WHAT YOU HAVE TO DO — Please return the lines below verbatim, beginning at the one that has "floorplan: 18 /" and stopping after the one that has "wire length [um]", and add no other lines.
*** Begin section ***
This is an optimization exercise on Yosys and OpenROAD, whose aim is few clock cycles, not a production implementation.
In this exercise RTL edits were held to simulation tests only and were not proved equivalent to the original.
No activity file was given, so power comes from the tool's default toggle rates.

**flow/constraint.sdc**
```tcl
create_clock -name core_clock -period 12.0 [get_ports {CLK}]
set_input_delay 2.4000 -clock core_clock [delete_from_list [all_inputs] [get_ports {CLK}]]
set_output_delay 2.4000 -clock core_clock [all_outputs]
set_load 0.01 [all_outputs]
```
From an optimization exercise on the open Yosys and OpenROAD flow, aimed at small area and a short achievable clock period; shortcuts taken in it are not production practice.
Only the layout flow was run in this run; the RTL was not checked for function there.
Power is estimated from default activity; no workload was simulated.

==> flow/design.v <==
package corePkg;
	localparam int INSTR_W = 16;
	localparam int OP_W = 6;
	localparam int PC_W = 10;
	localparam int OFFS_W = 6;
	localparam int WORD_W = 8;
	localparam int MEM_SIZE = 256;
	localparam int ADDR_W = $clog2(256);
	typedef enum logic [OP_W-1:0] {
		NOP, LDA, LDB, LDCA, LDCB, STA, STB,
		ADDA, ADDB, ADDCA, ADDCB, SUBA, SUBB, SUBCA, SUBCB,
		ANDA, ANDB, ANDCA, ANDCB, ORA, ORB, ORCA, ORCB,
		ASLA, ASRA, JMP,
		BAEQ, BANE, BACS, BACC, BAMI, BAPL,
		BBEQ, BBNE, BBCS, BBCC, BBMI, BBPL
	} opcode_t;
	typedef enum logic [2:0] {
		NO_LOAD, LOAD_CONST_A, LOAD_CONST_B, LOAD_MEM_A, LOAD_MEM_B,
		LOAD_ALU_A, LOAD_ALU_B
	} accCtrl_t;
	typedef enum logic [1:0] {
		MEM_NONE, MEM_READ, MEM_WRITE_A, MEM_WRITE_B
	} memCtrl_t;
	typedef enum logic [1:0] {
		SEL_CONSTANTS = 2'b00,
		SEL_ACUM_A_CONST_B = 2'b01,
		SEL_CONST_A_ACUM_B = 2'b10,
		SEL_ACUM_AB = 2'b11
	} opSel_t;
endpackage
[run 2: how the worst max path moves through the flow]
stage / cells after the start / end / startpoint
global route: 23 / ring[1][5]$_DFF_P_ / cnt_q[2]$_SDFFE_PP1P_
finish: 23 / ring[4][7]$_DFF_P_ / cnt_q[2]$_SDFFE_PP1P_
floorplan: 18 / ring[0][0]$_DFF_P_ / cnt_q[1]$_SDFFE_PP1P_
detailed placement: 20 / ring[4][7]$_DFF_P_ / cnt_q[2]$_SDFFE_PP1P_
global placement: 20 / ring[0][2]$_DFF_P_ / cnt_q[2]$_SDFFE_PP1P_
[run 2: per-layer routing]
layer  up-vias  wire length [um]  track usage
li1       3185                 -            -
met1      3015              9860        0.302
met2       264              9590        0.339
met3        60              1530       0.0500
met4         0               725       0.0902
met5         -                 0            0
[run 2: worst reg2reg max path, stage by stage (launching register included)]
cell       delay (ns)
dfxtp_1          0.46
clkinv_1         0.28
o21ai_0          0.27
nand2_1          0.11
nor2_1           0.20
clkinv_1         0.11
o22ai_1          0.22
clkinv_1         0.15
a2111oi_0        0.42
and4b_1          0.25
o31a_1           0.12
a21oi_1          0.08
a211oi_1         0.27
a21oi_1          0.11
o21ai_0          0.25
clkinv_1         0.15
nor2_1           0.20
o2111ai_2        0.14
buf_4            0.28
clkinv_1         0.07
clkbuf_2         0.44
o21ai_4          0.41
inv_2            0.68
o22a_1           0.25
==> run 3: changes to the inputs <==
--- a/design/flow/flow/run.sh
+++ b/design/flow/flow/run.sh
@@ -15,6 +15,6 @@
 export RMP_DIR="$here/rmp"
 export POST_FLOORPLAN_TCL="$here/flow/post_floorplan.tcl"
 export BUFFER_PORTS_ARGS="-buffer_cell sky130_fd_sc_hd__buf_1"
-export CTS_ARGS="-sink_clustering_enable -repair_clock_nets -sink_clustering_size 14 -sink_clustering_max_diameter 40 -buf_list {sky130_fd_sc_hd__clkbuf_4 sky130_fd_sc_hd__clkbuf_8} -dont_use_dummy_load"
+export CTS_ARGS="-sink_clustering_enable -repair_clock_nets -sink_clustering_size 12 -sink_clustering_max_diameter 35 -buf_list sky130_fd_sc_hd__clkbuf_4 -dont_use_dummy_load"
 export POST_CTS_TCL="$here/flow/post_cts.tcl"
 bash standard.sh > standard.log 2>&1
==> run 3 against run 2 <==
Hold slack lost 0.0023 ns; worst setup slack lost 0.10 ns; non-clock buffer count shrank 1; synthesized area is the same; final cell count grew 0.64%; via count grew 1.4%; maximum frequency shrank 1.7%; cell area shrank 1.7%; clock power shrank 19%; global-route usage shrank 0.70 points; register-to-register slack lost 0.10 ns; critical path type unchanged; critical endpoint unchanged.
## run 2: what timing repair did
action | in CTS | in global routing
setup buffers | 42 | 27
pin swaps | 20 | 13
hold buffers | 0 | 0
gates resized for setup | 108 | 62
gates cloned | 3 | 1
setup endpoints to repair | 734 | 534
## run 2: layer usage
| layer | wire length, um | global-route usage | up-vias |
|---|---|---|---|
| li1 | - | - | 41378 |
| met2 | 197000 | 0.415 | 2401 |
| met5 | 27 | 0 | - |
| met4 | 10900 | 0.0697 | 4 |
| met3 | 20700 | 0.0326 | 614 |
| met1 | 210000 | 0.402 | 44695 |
*** End section ***
*** Begin section ***
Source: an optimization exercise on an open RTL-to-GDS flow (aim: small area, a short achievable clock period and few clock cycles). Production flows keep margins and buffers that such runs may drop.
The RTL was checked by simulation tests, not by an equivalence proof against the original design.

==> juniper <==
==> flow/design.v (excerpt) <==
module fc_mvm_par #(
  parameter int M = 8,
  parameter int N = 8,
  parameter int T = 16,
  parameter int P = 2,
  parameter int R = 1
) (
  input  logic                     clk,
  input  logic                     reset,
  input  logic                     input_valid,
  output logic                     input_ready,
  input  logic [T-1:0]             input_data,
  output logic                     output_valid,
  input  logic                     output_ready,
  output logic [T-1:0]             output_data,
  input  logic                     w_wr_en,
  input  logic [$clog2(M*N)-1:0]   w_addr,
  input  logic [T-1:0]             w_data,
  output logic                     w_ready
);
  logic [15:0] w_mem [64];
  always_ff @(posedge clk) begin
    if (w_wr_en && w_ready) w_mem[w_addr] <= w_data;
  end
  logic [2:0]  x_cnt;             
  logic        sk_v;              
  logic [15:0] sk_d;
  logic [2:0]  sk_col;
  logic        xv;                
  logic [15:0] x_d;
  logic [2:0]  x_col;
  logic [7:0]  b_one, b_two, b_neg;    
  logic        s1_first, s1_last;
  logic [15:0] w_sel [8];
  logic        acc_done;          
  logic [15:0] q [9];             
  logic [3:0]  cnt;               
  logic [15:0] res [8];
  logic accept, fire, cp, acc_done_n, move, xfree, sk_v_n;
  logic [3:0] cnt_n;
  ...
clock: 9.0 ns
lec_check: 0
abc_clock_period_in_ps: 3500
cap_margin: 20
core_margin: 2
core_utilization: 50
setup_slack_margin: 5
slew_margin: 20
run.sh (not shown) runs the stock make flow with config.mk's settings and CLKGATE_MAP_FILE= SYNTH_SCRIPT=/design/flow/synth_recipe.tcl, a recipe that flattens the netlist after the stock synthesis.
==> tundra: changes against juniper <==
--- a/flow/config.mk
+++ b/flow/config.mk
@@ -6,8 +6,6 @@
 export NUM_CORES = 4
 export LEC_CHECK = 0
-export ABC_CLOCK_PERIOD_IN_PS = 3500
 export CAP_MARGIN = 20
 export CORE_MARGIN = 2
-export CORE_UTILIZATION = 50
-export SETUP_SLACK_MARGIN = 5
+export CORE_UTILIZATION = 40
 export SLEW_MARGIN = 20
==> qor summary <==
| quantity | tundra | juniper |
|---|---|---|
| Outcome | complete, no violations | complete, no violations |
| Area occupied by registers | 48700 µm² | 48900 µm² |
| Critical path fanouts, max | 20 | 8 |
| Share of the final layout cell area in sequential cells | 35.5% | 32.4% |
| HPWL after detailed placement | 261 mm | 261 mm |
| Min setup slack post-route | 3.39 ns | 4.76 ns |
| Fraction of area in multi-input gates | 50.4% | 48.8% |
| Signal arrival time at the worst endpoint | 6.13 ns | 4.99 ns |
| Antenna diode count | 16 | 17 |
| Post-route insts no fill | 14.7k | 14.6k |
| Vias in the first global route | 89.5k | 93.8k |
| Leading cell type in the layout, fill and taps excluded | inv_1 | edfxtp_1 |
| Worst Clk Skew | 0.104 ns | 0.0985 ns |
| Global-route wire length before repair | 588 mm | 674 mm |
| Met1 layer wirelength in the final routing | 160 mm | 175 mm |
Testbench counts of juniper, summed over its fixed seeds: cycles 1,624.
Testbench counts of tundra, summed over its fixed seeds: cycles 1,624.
*** End section ***
TASK RESULT —
floorplan: 18 / ring[0][0]$_DFF_P_ / cnt_q[1]$_SDFFE_PP1P_
detailed placement: 20 / ring[4][7]$_DFF_P_ / cnt_q[2]$_SDFFE_PP1P_
global placement: 20 / ring[0][2]$_DFF_P_ / cnt_q[2]$_SDFFE_PP1P_
[run 2: per-layer routing]
layer  up-vias  wire length [um]  track usage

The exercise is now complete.